Consumer Tips Skincare

Alcohols & Skin Care: Debunking Myths with Science

Alcohols have a really bad reputation among skincare enthusiasts. Although they show up in skincare formulations all the time (either as solvents, preservatives, to speed up drying times, etc.) many skincare aficionados prefer to avoid alcohols at all costs. We read our ingredient labels faithfully, and the moment we see the word “alcohol”, we roll our eyes and move on to the next product.

But the question is: why are alcohols so bad for our skin in the first place? And if they’re so awful, why do manufacturers use them?

The Science-y Bit: Defining Alcohols

What lots of people don’t realize is that “alcohols” encompass a range of chemicals, not all of which share the same properties. Chemically speaking, an alcohol is any organic compound in which a hydroxyl functional group (–OH) is bound to a saturated carbon atom. But these molecules can have very different properties depending on where that hydroxyl group shows up.

In other words, because of their different molecular arrangements, different alcohols look, feel, and behave differently.

For example? Glycerin is an alcohol. Glycerin, that wonderful humectant that binds water to our skin and is found in almost every beauty line ever invented? Yep, it’s an alcohol.

Ok, so then why the bad rap? Let’s break it down.

Simple Alcohols

When most people talk about alcohols, they’re usually talking about a subgroup of alcohols called “simple alcohols”. You might see them listed on a label as:

  • SD alcohol
  • Denatured alcohol
  • Isopropyl alcohol
  • Methanol
  • Ethanol

When used in skincare, their purpose is often anti-bacterial, to reduce drying time, or as a solvent. The perceived problem with these alcohols is that, on their own, they can be quite drying.

More Sciency-y Bits: How Alcohol Dries the Skin

Simple alcohols are hygroscopic, meaning they easily bind to water. So when the alcohol molecules come into contact with the skin, they attract and bind to any nearby water molecules. That part’s fine. But at the same time, simple alcohols also have a low “heat of evaporation”, meaning they evaporate quickly (which can be highly desirable in skincare, as you rarely want to walk about with a wet face.)

The problem is that the alcohol binds with the water before it evaporates, and it takes the water with it when it goes. In this way, alcohol contributes to a process called transepidermal water loss, or TEWL. TEWL makes the skin uncomfortable, dry, itchy, and has the potential to damage the moisture barrier (which can lead to inflammation.)

Simple Alcohols in Skincare Manufacturing

Simple alcohols also have the ability to dissolve oils, another property that is very valuable in manufacturing skincare products. Recall that oils don’t dissolve in water, and most skincare products are water-based. So in order to get oily ingredients to dissolve in water and remain in solution, manufacturers will use alcohols to bind these otherwise antagonistic ingredients together.

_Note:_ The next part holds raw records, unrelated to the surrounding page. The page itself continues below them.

This is an optimization exercise on Yosys and OpenROAD, whose aim is small area, not a production implementation.
At most, simulation tests tie the RTL to the original design; equivalence was not proved.
Only the layout flow was run in runs 2 and 8; the RTL was not checked for function there.

==> design/flow/design.v <==
module rc(input signed [23:0] ins, output signed [23:0] outs, input clk, input rst);
   function signed [23:0] div2(input signed [23:0] ins);
      begin
         if(ins < 0)
            div2 = ins >>> 4;
         else
            div2 = (ins + ((1 << 4)-1)) >>> 4;
      end
   endfunction
   reg signed [23:0] out_prev;
   always @ (posedge clk)
      if(rst) out_prev <= 0;
      else    out_prev <= outs;
   assign outs = ins - div2(out_prev) + out_prev; 
endmodule
module cr(input signed [23:0] ins, output signed [23:0] outs, input clk, input rst);
   function signed [23:0] div2(input signed [23:0] ins);
      begin
         if(ins < 0)
            div2 = ins >>> 4;
         else
            div2 = (ins + ((1 << 4)-1)) >>> 4;
      end
   endfunction
   reg signed [23:0] out_prev, in_prev;
   always @ (posedge clk) begin
      if(rst) begin
         out_prev <= 0;
         in_prev <= 0;
      end else begin
         out_prev <= outs;
         in_prev <= ins;
      end
   end
   assign outs = ins - in_prev + out_prev - div2(out_prev);
endmodule
module pd2(input signed [23:0] ins, 
          input signed [23:0] threshold, 
          output signed [23:0] peak_out,
          output valid_out,
          input read_shift,
          input clk,
          input rst);
   reg state;
   reg signed [23:0] peak1, peak2, peak;
   reg valid1, valid2;
   wire below_threshold = (ins < threshold) ? 1 : 0;
   wire write_shift = (state == 1) & below_threshold;
   assign peak_out = peak2;
   assign valid_out = valid2;
   always @ (posedge clk) begin
      if(rst) begin
         valid1 <= 0;
         valid2 <= 0;
         peak1 <= 0;
         peak2 <= 0;
      end else if(read_shift | write_shift) begin
         valid1 <= write_shift ? 1 : 0;
         valid2 <= valid1;
         peak1 <= write_shift ? peak : 0;  
         peak2 <= peak1;
      end
   end
   always @ (posedge clk) begin
      if(rst) begin
         state <= 0;
         peak <= 0;
      end else if(state == 0) begin
         if(below_threshold) begin
            state <= 0;
         end else begin
            state <= 1;
            peak <= ins;
         end
      end else begin
         if(below_threshold) begin
            state <= 0;
         end else begin
            if(ins > peak) peak <= ins;
            state <= 1;
         end
      end
   end
endmodule
module blink(input signed [23:0] ins, output signed [23:0] outs,
             output signed [23:0] peak_out, output valid_out,
             input clk, input rst);
   function signed [23:0] div2(input signed [23:0] ins);
      begin
         if(ins < 0)
            div2 = ins >>> 4;
         else
            div2 = (ins + ((1 << 4)-1)) >>> 4;
      end
   endfunction
   wire signed [23:0] rc1_out, rc2_out, rc3_out, rc4_out, cr1_out;
   wire read_shift = 1;
   rc rc1(ins,rc1_out,clk,rst);
   rc rc2(div2(rc1_out), rc2_out, clk,rst);
   rc rc3(div2(rc2_out), rc3_out, clk,rst);
   rc rc4(rc3_out, rc4_out, clk,rst);
   cr cr1(rc4_out, outs, clk,rst);
   pd2 pd(outs, 500, peak_out, valid_out, read_shift, clk,rst);
endmodule
==> design/flow/run.sh <==
#!/bin/bash
# synth_recipe.tcl (not shown) runs the flow's synth.tcl, then flattens the netlist and writes it again
# the make line also repeats each setting of config.mk as NAME=value (left out here)
make -C /OpenROAD-flow-scripts/flow DESIGN_CONFIG=/design/flow/config.mk WORK_HOME=/design/flow/orfs CLKGATE_MAP_FILE= SYNTH_SCRIPT=/design/flow/synth_recipe.tcl finish
==> design/flow/config.mk <==
export PLATFORM = sky130hd
export DESIGN_NAME = blink
export DESIGN_NICKNAME = blink
export VERILOG_FILES = /design/flow/design.v
export SDC_FILE = /design/flow/constraint.sdc
export NUM_CORES = 4
export LEC_CHECK = 0
export CAP_MARGIN = 20
export CORE_MARGIN = 2
export CORE_UTILIZATION = 40
export SLEW_MARGIN = 20
==> design/flow/constraint.sdc <==
create_clock -name core_clock -period 25.0 [get_ports {clk}]
set_input_delay 5.0000 -clock core_clock [delete_from_list [all_inputs] [get_ports {clk}]]
set_output_delay 5.0000 -clock core_clock [all_outputs]
set_load 0.01 [all_outputs]
==> flow_summary.ini, run 1 <==
[run_status]
outcome = no timing/DRC/antenna violations

[cells_and_area]
drive_above_1_share_pct = 5.180
fillers = 4253
regArea_mm2 = 0.003904
diodes = 0
layout.cells.non_filler = 2670
final_nets = 2379
area_growth_pct = 12.12
multi_input_area_mm2 = 0.01264

[sta]
rsz0062_at_grt = yes
setup_viol = 0
worst_pin_slew_ps = 1012
hold-worst-slack_ps = 438.4
slew_viol_final = 0
min_period_over_period_pct = 96.36
finClkSkew_ps = 13.30
fmax_ghz = 0.04151
hold_viol_final = 0
worst_slack_ps = 910.3
setup_tns_ps = 0
max_slew_margin_pct = 31.93
period_minus_slack_ps = 24090

[clock_network]
root_buffer = clkbuf_16
cts_max_path_buffers = 2
clk_pin_slew_ps = 70
cts_tree = done
cts_sinks = 195
clk_latency_ps = 470
htreeDepth = 4
numCtsBuffers = 17
hold_buffers = 0

[synthesis]
avgSynthCellArea_um2 = 8.747
synth_top_area_cell = dfxtp_1
synth_top_area_share_pct = 22.23
synth_flop_cell = dfxtp_1
yosysWarnings = 5
netlist_instances = 2008
synth_edf_count = 0
synth_compound_area_share_pct = 15.72
synth-seq-cells = 195
async_flop_share_pct = 0
netlist_area_mm2 = 0.01756
synth_cell_types = 81
synthXorXnorAreaFrac_pct = 11.78
synthMuxAreaShare_pct = 0.3135
ys_seq_area_share_pct = 22.23
synthTopCellsByArea = dfxtp_1, fa_1, ha_1, xnor2_1, inv_1
synthAdderAreaFrac_pct = 25.97
synth_top_family_by_area = adder cells
yosys.area_share.simple_pct = 17.58
yosysMostFrequentCell = inv_1
synthTopCellsByCount = inv_1, dfxtp_1, xnor2_1

[setup_path]
worstPathRequired_ps = 20000
critPathMaxFanout = 9
critical-path-max-stage-delay_ps = 620
crit_path_frequent_cell = fa_1
arrival_ps = 19090
cp-start-kind = input pin
reg2reg_slack_ps = 6930
cp_slowest_cell = or4_1
path_class = in2out
end_kind = output port

[global_routing]
grt_pass1_vias = 14010
grt_first_pass_wirelength_um = 72480
grt_max_degree = 91
grt_overflow_total = 0
antenna_found_initial = 2
track_usage_pct = 20.02

[placed_design]
pre_cts_slack_ps = -368.1
dpl.cell_count = 2633
gp_congestion = 0.8851
portBuffers = 74
dpl.hpwl_um = 35570

[detailed_routing]
wire_per_inst_um = 16.40
drcViolationCount = 0
vias = 14030
wl_um = 43780
drt_iter0_drc = 832
dr.pass1.iters = 5
ant_nets = 0
viasPerCell = 5.255

[floorplan]
io_pins = 75
fp.dieH_um = 213.5
core_area_mm2 = 0.04317
start_util_pct = 40.68
die_area_mm2 = 0.04560
die_w_um = 213.5
core.rowCount = 76

[job]
maxCapViolCount = 0

[hold_path]
holdCritPathClass = reg2reg
metrics by stage:
stage	utilization (%)	instance area, µm²
finish	45.62	19690
global route	45.62	19690
CTS	45.33	19570
detailed placement	43.88	18940
global placement	43.88	18940
floorplan	-	17560
logic make-up after synthesis:
| family | count (synthesis) |
|---|---|
| simple gates | 600 |
| flops | 195 |
| mux | 5 |
| buf+inv | 294 |
| compound gates | 399 |
| fa+ha+maj | 282 |
| xor+xnor | 233 |
sequential cells by signal, summed over array words and instances, names as in the netlist:
signal / count
pd.valid1: 1
cr1.out_prev: 24
pd.state: 1
pd.valid2: 1
cr1.in_prev: 24
rc3.out_prev: 24
pd.peak: 24
rc1.out_prev: 24
pd.peak1: 24
pd.peak2: 24
rc2.out_prev: 24
final timing paths:
| kind | from | endpoint | depth (start not counted) |
|---|---|---|---|
| setup / recovery | ins[1] | outs[23] | 57 |
| hold / removal | pd.peak1[1]$_SDFF_PP0_ | pd.peak2[1]$_SDFF_PP0_ | 1 |
| setup reg to reg | rc1.out_prev[1]$_SDFF_PP0_ | pd.peak[21]$_SDFFE_PP0P_ | 62 |
| hold reg to reg | pd.peak1[1]$_SDFF_PP0_ | pd.peak2[1]$_SDFF_PP0_ | 1 |
cell usage in the layout, fill, tap and decap left out, types with 19 or more instances in the layout:
cell type / synthesis / routed
and3_1: 26 / 26
o21ai_0: 64 / 62
nor3_1: 43 / 42
ha_1: 143 / 143
and2_1: 31 / 31
inv_1: 244 / 244
a21o_1: 42 / 42
dfxtp_1: 195 / 195
nand3_1: 59 / 58
nor2_1: 136 / 135
buf_4: 1 / 20
clkdlybuf4s50_1: 0 / 73
nand2_1: 109 / 109
xnor2_1: 145 / 143
nor2b_1: 92 / 92
xor2_1: 85 / 85
nand4_1: 28 / 28
a21oi_1: 111 / 109
o31ai_2: 19 / 19
fa_1: 138 / 138
o2111ai_1: 23 / 23
critical path: cells and delay by family:
kind | cells | cell delay, ps
xor gates and xnor gates | 7 | 1340
and+or+nand+nor | 16 | 4040
buffers and inverters | 5 | 1230
AOI/OAI and AO/OA | 19 | 3360
adders and majority gates | 10 | 4120
layout make-up:
cell class	instances	area share (%)
multi-input cells	1519	64.18
flip-flops and latches	195	19.82
inverters	245	4.683
repair buffers	94	4.530
well taps	585	3.717
clock buffers	19	2.249
clock inverters	13	0.8196
metal layers:
metal  GRT usage [%]  part of all wire [%]  vias up
li1                -                     -     6960
met1           26.21                    46     6764
met2           34.42                    48      260
met3           2.827                   3.5       47
met4           5.723                   1.7        0
met5               0                     0        -
what timing repair did:
item,in CTS,in global routing
buffers inserted,0,5
pin swaps,0,5
setup endpoints to repair,3,10
resized for setup,2,19
What follows belongs to an exercise in optimizing a design on an open flow for small area and a short achievable clock period; a production flow would make more cautious choices.
RTL that was checked went through simulation tests only; none was proved equivalent to the original.
Power figures rest on the tool's default switching activity, not on a simulated workload.

run A:
## multiplier
module multiplier #(parameter N = 32) (
    input logic CLK, EN_mult, EN_blockRead, rst_n,
    input logic [15:0] mult_input0,
    input logic [15:0] mult_input1,
    input logic [N - 1:0] readMem_val,
    output logic RDY_mult, EN_readMem, EN_writeMem, VALID_memVal,
    output logic [N - 1:0] writeMem_val, memVal_data,
    output logic [5:0] writeMem_addr, readMem_addr
    );
==> flow/config.mk <==
export PLATFORM = sky130hd
export DESIGN_NAME = multiplier
export DESIGN_NICKNAME = multiplier
export VERILOG_FILES = /design/flow/design.v
export SDC_FILE = /design/flow/constraint.sdc
export NUM_CORES = 4
export LEC_CHECK = 0
export CAP_MARGIN = 20
export CORE_MARGIN = 2
export CORE_UTILIZATION = 65
export CTS_CLUSTER_DIAMETER = 75
export CTS_CLUSTER_SIZE = 25
export SETUP_SLACK_MARGIN = 1.92
export SLEW_MARGIN = 20
export SYNTH_HIERARCHICAL = 1
export SYNTH_MINIMUM_KEEP_SIZE = 0
==> flow/constraint.sdc <==
create_clock -name core_clock -period 3.6 [get_ports {CLK}]
set_input_delay 0.7200 -clock core_clock [delete_from_list [all_inputs] [get_ports {CLK}]]
set_output_delay 0.7200 -clock core_clock [all_outputs]
set_load 0.01 [all_outputs]
run.sh (not shown) runs the stock make flow with config.mk's settings and CLKGATE_MAP_FILE= SYNTH_SCRIPT=/design/flow/synth_recipe.tcl, a recipe that flattens the netlist after the stock synthesis.
Run A reached the end of the flow, and the finished layout is clean on the timing, DRC and antenna checks.
The inputs of run B differ from those of run A as listed below.
Settings: swapping 1.92 for 1.9 in SETUP_SLACK_MARGIN; swapping 75 for 60 in CTS_CLUSTER_DIAMETER; clearing CTS_CLUSTER_SIZE, which used to be 25.
[summary]
in -> reg as the kind of critical path was reported by run A, and reg -> out by run B. Compared to run A, run B has net total in the final layout 0.99% higher. Run B against run A: largest incremental delay on the critical path went down; clock group share of total power went up by 8.5 points; detailed-route via count moved up; hold slack has decreased. Relative to run A, maximum vdd drop has gone up in run B. From run A to run B the numbers moved as follows: clock insertion delay at the later pin of the skew report has increased, share of the cycle needed by the critical path after routing higher, net switching fraction of the power moved down.
#### Input delta (run C over run B)
Settings: a change of CTS_CLUSTER_DIAMETER from 60 to 100; an added CTS_CLUSTER_SIZE of 20.
Notes after the runs:
- Per the final summary, run C finished and its layout is clean on timing, DRC and antenna.
- Per the comparison of run C with run B, cell area power density lower; cell area after layout moved down; utilization dropped 2.4 points; clock edge transition at the registers on the reported setup and hold paths rose by 0.03 ns.
- Compared with run B, run C is more frugal on power.
Inputs modified between run C and run D:
Settings: PLACE_DENSITY_LB_ADDON newly set to 0.15; CTS_CLUSTER_SIZE changed from 20 to 25; CTS_CLUSTER_DIAMETER changed from 100 to 75.
[summary]
Run D has completed all stages; timing, DRC and antenna checks passed. As of run D, maximum resistive drop on vdd had fallen by a few percent compared to run C. Worst hold slack is higher on run D. Compared with run C, run D shows a higher met3 track utilization from global routing. Higher final clock period utilization by the worst path goes to run D over run C.
Relative to run D, the following input files were edited for run E:
Settings: CORE_UTILIZATION changed from 65 to 55; PLACE_DENSITY_LB_ADDON removed (was 0.15).
Findings:
- Run E: no failed stages, no open violations at the end
- Arrival time of data at the critical path endpoint across run E and run D: no real change.
- On run E: clock-buffer cell count is 2 higher than what run D gave.
- Compared with run D, run E shows a met3 usage in global routing that is 1.1 points lower.
- Wire length in run E vs run D: down about 1.2%
- mult_input1[10] as the launching instance or port of the critical path was reported by run D, and mult_input0[7] by run E.
- Total power of run E is higher than that of run D.
- Of run E and run D, the run reporting the lower final critical delay including setup and external delays was run E.
- In the tables for run E and run D, fraction of area in non-clock buffers reads lower with run D.

---

## job 7292
Another version of the RTL of multiplier (not shown whole).
Size in the first run: about 150 I/O pins, roughly 15000 µm² of cells after synthesis.
make LEC_CHECK=0 CAP_MARGIN=20 CORE_MARGIN=2 CORE_UTILIZATION=65 SETUP_SLACK_MARGIN=1.85 SLEW_MARGIN=20 SYNTH_HIERARCHICAL=1 SYNTH_MINIMUM_KEEP_SIZE=0 finish   # period 3.6 ns
Job 7292 finished end to end and its layout was clean on timing, DRC and antenna.
--- input diff job 7292..job 3503 ---
==> flow/flow/run.sh (new file) <==
#!/bin/bash
# The standard layout, with OpenROAD's power recovery after global routing
# (downsizes gates on paths that have slack to spare).
bash standard.sh RECOVER_POWER=100 finish > standard.log 2>&1
==> flow/standard.sh (new file) <==
#!/bin/bash
# synth_recipe.tcl (not shown) runs the flow's synth.tcl, then flattens the netlist and writes it again
# the make line also repeats each setting of config.mk as NAME=value (left out here)
make -C /OpenROAD-flow-scripts/flow DESIGN_CONFIG=/design/flow/config.mk WORK_HOME=/design/flow/orfs CLKGATE_MAP_FILE= SYNTH_SCRIPT=/design/flow/synth_recipe.tcl "${@:-finish}"
removed: flow/run.sh
[summary]
From job 7292 to job 3503 the numbers moved as follows: relative max-transition margin lower; fraction of the cycle the final worst path needs now larger; summed area of non-filler cells in the final layout has decreased; utilization of the core after routing decreased by 1.4 points relative to the old numbers. Total wire length after detailed routing (job 3503 vs. job 7292) increases slightly. Job 3503 against job 7292: sequential fraction of design power moved up, total net switching power moved down, leakage component of the power moved down. Run comparison: job 7292 launching instance or port of the critical path mult_input0[6]; job 3503 launching instance or port of the critical path s2_887$_DFF_P_.
The following lists how job 3620 was set up differently from job 3503:
Settings: putting CTS_CLUSTER_SIZE at 32 where nothing was set.
==> flow/run.sh (new file) <==
#!/bin/bash
# synth_recipe.tcl (not shown) runs the flow's synth.tcl, then flattens the netlist and writes it again
# the make line also repeats each setting of config.mk as NAME=value (left out here)
make -C /OpenROAD-flow-scripts/flow DESIGN_CONFIG=/design/flow/config.mk WORK_HOME=/design/flow/orfs CLKGATE_MAP_FILE= SYNTH_SCRIPT=/design/flow/synth_recipe.tcl finish
removed: flow/flow/run.sh
removed: flow/standard.sh
## What came out
Compared job 3620 vs job 3503, and total power is up in job 3620. When job 3620 is measured against job 3503, its setup slack of the critical path after layout turns out 670 ps higher. From job 3503 to job 3620 the numbers moved as follows: synthesis-to-finish area growth increased by 2.1 points relative to the old numbers, share of the cycle needed by the critical path after routing moved down.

But on the other hand, the potentially negative effect of alcohol’s ability to dissolve oil is that simple alcohols can reduce oil in the skin. That’s why you often see simple alcohol in drugstore formulations marketed to oily, acne-prone teenagers. While in the short term it can make skin less oily, in the long term this drying out of the skin can compromise the moisture barrier.


While it’s probably safe to say that most of us shouldn’t be putting straight simple alcohols on our faces, there are valid reasons to formulate products using simple alcohols, and their mere presence on a label does not mean you must eschew that product. How a product affects your skin is not just about individual ingredients but the formulation as a whole. Done properly, alcohols can exist with other ingredients to create an overall product that doesn’t feel drying at all.

Alcohols in skin care have a bad rap that they probably don't deserve. Click To Tweet

As with anything, however, you know your skin best, and should follow your instincts and your history.

Fatty Alcohols

This second group of alcohols is derived from natural fats and oils. Some common fatty alcohols you’ll find in skincare include:

  • Cetyl alcohol
  • Stearyl alcohol
  • Lauryl alcohol
  • Oleyl alcohol
  • Lanolin alcohol

The alcohols are often used in skincare because they are emollient, increase slip, or thicken the product.  They are not at all drying and most people can use these ingredients without issue. In fact, many people would consider these ingredients to be an asset in their skincare products. However, it’s worth nothing that cetyl alcohols are derived from coconut, so those with coconut sensitivity may want to avoid. In addition, it may clog pores in some individuals.

And there you have it! (Almost) Everything you need to know about alcohol in skincare and cosmetics. Armed with an understanding of how alcohols work, how they vary, and how they’re used in your skincare products, you are well prepared to make smarter decisions for your face and your wallet.